### Instructions for the task
Your job with the data below is to output exactly the lines from the one holding "path_class = input pin to primary output" down to the one holding "die-width_um = 161", both included, and no others.

### Available data
• • • • •

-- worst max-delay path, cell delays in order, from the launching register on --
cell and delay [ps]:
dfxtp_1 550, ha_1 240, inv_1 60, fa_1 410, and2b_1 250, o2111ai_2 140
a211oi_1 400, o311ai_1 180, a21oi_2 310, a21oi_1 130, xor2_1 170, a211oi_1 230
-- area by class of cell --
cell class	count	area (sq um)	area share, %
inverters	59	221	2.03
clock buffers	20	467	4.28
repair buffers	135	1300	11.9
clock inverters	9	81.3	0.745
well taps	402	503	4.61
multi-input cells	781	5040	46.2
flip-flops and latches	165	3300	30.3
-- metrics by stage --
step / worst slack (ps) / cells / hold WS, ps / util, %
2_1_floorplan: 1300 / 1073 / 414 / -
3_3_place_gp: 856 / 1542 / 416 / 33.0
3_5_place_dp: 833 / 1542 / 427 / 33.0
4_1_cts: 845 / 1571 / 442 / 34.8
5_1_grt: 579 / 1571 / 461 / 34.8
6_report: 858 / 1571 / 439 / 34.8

• • • • •

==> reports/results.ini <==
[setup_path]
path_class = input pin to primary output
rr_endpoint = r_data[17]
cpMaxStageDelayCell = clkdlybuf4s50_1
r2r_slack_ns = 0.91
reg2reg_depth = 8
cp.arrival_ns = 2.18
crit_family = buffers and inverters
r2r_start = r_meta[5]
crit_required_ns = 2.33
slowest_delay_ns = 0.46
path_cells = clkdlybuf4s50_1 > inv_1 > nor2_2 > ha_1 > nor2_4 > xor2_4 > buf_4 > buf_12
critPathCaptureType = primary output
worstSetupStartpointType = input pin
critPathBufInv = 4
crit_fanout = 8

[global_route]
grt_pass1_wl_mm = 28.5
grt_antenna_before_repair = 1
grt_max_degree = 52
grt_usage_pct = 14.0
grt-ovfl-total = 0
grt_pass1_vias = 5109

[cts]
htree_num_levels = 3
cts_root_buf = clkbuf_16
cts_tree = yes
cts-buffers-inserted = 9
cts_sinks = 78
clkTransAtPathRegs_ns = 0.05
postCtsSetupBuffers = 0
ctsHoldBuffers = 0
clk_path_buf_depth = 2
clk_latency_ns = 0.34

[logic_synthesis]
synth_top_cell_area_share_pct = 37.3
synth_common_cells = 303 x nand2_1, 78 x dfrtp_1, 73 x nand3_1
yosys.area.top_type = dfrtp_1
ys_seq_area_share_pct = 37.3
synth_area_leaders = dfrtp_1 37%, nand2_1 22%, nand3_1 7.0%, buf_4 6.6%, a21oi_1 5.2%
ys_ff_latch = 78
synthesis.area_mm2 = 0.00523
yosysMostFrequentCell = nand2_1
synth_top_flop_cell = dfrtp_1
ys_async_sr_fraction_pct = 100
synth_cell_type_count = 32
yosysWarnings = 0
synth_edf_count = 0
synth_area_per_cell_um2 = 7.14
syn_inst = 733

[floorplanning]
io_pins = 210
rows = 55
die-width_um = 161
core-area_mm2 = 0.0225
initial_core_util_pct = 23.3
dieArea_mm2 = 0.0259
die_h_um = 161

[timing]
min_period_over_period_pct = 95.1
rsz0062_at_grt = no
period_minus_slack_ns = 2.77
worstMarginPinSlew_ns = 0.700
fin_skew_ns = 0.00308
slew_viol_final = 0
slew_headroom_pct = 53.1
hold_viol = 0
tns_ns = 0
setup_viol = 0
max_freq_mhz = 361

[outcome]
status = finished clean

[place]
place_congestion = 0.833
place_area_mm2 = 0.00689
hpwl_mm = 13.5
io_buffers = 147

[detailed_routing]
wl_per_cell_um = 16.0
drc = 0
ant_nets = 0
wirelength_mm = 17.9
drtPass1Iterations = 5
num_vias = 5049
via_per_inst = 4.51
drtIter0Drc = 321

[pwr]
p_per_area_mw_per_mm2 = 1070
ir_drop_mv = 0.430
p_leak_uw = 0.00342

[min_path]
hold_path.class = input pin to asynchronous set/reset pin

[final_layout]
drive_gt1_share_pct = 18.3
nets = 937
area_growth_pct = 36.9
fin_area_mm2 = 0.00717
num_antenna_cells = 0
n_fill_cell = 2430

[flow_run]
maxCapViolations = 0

• • • • •

### Solution
path_class = input pin to primary output
rr_endpoint = r_data[17]
cpMaxStageDelayCell = clkdlybuf4s50_1
r2r_slack_ns = 0.91
reg2reg_depth = 8
cp.arrival_ns = 2.18
crit_family = buffers and inverters
r2r_start = r_meta[5]
crit_required_ns = 2.33
slowest_delay_ns = 0.46
path_cells = clkdlybuf4s50_1 > inv_1 > nor2_2 > ha_1 > nor2_4 > xor2_4 > buf_4 > buf_12
critPathCaptureType = primary output
worstSetupStartpointType = input pin
critPathBufInv = 4
crit_fanout = 8

[global_route]
grt_pass1_wl_mm = 28.5
grt_antenna_before_repair = 1
grt_max_degree = 52
grt_usage_pct = 14.0
grt-ovfl-total = 0
grt_pass1_vias = 5109

[cts]
htree_num_levels = 3
cts_root_buf = clkbuf_16
cts_tree = yes
cts-buffers-inserted = 9
cts_sinks = 78
clkTransAtPathRegs_ns = 0.05
postCtsSetupBuffers = 0
ctsHoldBuffers = 0
clk_path_buf_depth = 2
clk_latency_ns = 0.34

[logic_synthesis]
synth_top_cell_area_share_pct = 37.3
synth_common_cells = 303 x nand2_1, 78 x dfrtp_1, 73 x nand3_1
yosys.area.top_type = dfrtp_1
ys_seq_area_share_pct = 37.3
synth_area_leaders = dfrtp_1 37%, nand2_1 22%, nand3_1 7.0%, buf_4 6.6%, a21oi_1 5.2%
ys_ff_latch = 78
synthesis.area_mm2 = 0.00523
yosysMostFrequentCell = nand2_1
synth_top_flop_cell = dfrtp_1
ys_async_sr_fraction_pct = 100
synth_cell_type_count = 32
yosysWarnings = 0
synth_edf_count = 0
synth_area_per_cell_um2 = 7.14
syn_inst = 733

[floorplanning]
io_pins = 210
rows = 55
die-width_um = 161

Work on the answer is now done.